[Stored dataset items]
- Opening Delimiter -
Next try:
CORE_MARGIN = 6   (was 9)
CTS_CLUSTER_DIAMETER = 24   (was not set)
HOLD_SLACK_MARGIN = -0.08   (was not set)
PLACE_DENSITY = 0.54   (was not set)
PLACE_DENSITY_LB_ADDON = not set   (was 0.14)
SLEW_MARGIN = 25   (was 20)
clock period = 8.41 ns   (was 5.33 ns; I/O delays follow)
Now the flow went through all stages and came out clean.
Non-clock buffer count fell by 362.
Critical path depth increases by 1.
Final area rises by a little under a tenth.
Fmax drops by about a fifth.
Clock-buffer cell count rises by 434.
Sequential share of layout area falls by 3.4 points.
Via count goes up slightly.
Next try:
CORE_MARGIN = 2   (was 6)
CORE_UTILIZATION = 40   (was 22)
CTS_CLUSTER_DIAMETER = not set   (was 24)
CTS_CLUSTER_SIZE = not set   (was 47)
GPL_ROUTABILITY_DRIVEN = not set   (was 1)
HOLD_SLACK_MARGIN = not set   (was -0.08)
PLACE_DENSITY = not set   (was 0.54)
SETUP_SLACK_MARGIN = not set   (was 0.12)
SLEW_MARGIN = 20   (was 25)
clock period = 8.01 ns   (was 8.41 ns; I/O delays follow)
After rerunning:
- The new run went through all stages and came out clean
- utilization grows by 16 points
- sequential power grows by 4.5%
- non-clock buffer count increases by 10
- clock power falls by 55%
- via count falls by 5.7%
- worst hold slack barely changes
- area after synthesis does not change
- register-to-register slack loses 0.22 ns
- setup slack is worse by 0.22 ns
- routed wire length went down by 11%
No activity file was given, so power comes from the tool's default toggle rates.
File: run.sh
#!/bin/bash
# the make line also repeats each setting of config.mk as NAME=value (left out here)
make -C /OpenROAD-flow-scripts/flow DESIGN_CONFIG=/design/flow/config.mk WORK_HOME=/design/flow/orfs CLKGATE_MAP_FILE= finish
File: config.mk
export PLATFORM = sky130hd
export DESIGN_NAME = fsm
export DESIGN_NICKNAME = fsm
export VERILOG_FILES = /design/flow/design.v
export SDC_FILE = /design/flow/constraint.sdc
export NUM_CORES = 4
export LEC_CHECK = 0
export CAP_MARGIN = 20
export CORE_MARGIN = 2
export CORE_UTILIZATION = 70
export SETUP_SLACK_MARGIN = 1.08
export SLEW_MARGIN = 20
File: constraint.sdc
create_clock -name core_clock -period 8.66 [get_ports {clk}]
set_input_delay 1.7320 -clock core_clock [delete_from_list [all_inputs] [get_ports {clk}]]
set_output_delay 1.7320 -clock core_clock [all_outputs]
set_load 0.01 [all_outputs]
Setup of main:
## processor_main
module processor_main(
		input  clk, reset_n,                       
		input  [31:0] dmem_datain, 
		input  [31:0] imem_data,                   
		output [31:0] dmem_addr, dmem_dataout, PC,
		output dmem_rw, io_rw
   );
Size in the first run: about 5100 cells after synthesis, ~1500 flip-flops, about 78000 um^2 of cells after synthesis.
clock: 5.67 ns
lec_check: 0
cap_margin: 20
core_aspect_ratio: 1.16
core_margin: 2
core_utilization: 66
cts_cluster_diameter: 260
cts_cluster_size: 48
hold_slack_margin: 0.29
slew_margin: 20
tns_end_percent: 95
run.sh (not shown) runs the stock make flow with config.mk's settings and CLKGATE_MAP_FILE=.
main did not finish; a tool error ended it in global routing.
### main -> the feature branch
- clearing HOLD_SLACK_MARGIN, which used to be 0.29
- clearing CTS_CLUSTER_SIZE, which used to be 48
- swapping 66 for 9 in CORE_UTILIZATION
- clearing CTS_CLUSTER_DIAMETER, which used to be 260
- clearing CORE_ASPECT_RATIO, which used to be 1.16
- clearing TNS_END_PERCENT, which used to be 95
- swapping 5.67 for 17.5 in the clock period (ns, I/O delays scaled along)
global routing: main exited with error
The feature branch: no failed stages, no open violations at the end
main → the feature branch: placed standard-cell area picked up an extra about 8%; half-perimeter wire length of the detailed placement result fell by 4.5%; area figure in the yosys stat output held steady.
==> job 1396: inputs <==
// topmodule
module topmodule (
    input clk,
    input en,reset,
    output [31:0] imem_addr,
    input  [31:0] imem_rdata,
    output [31:0] dmem_addr,
    output [31:0] dmem_wdata,
    output dmem_we,
    input  [31:0] dmem_rdata,
    output halted
);
clock: 7.9 ns
lec_check: 0
abc_area: 0
cap_margin: 20
cell_pad_in_sites_detail_placement: 0
cell_pad_in_sites_global_placement: 0
core_margin: 9
core_utilization: 48
cts_cluster_size: 80
max_routing_layer: met4
min_routing_layer: met2
place_density_lb_addon: 0.23
slew_margin: 20
tns_end_percent: 5
run.sh (not shown) runs the stock make flow with config.mk's settings and CLKGATE_MAP_FILE=.
==> inputs of job 5685, as changes to job 1396 <==
- ABC_AREA: 0 -> unset
- CELL_PAD_IN_SITES_DETAIL_PLACEMENT: 0 -> unset
- CELL_PAD_IN_SITES_GLOBAL_PLACEMENT: 0 -> unset
- CORE_MARGIN: 9 -> 2
- CORE_UTILIZATION: 48 -> 68
- CTS_CLUSTER_SIZE: 80 -> 32
- HOLD_SLACK_MARGIN: unset -> -0.09
- MAX_ROUTING_LAYER: met4 -> unset
- MIN_ROUTING_LAYER: met2 -> unset
- PLACE_DENSITY_LB_ADDON: 0.23 -> unset
==> flow/constraint.sdc (replaced) <==
create_clock -name core_clock -period 4.72 [get_ports {clk}]
set_input_delay 0.9440 -clock core_clock [delete_from_list [all_inputs] [get_ports {clk}]]
set_output_delay 0.9440 -clock core_clock [all_outputs]
set_load 0.01 [all_outputs]
==> Slide: Implementation Results <==
Synthesis and Place & Route Summary

Status
  – Outcome: finished with violations
  – SO Viols: setup timing

Final timing
  – Final setup margin: -0.0337 ns
  – Final setup viols: 2

Floorplan
  – FP Util: 68.9%
  – Die height: 268 um
Source of the figures above: job 5685

==> Slide: Implementation Results <==
Physical Implementation Snapshot

Status
  – Outcome: aborted with a tool error
  – Exit stage: 5_1_grt
  – Error msg: [ERROR GRT-0116] Global routing finished with congestion. Check the congestion regions in the DRC Viewer.

Yosys
  – Yosys Warn Count: 5
  – Aoi share: 23.0%

Floorplan
  – Die height: 332 um
Source of the figures above: job 1396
- Closing Delimiter -
TASK BRIEF:
Which lines of the data include "went"? Copy each of them.

TASK ANSWER:
Now the flow went through all stages and came out clean.
- The new run went through all stages and came out clean
- routed wire length went down by 11%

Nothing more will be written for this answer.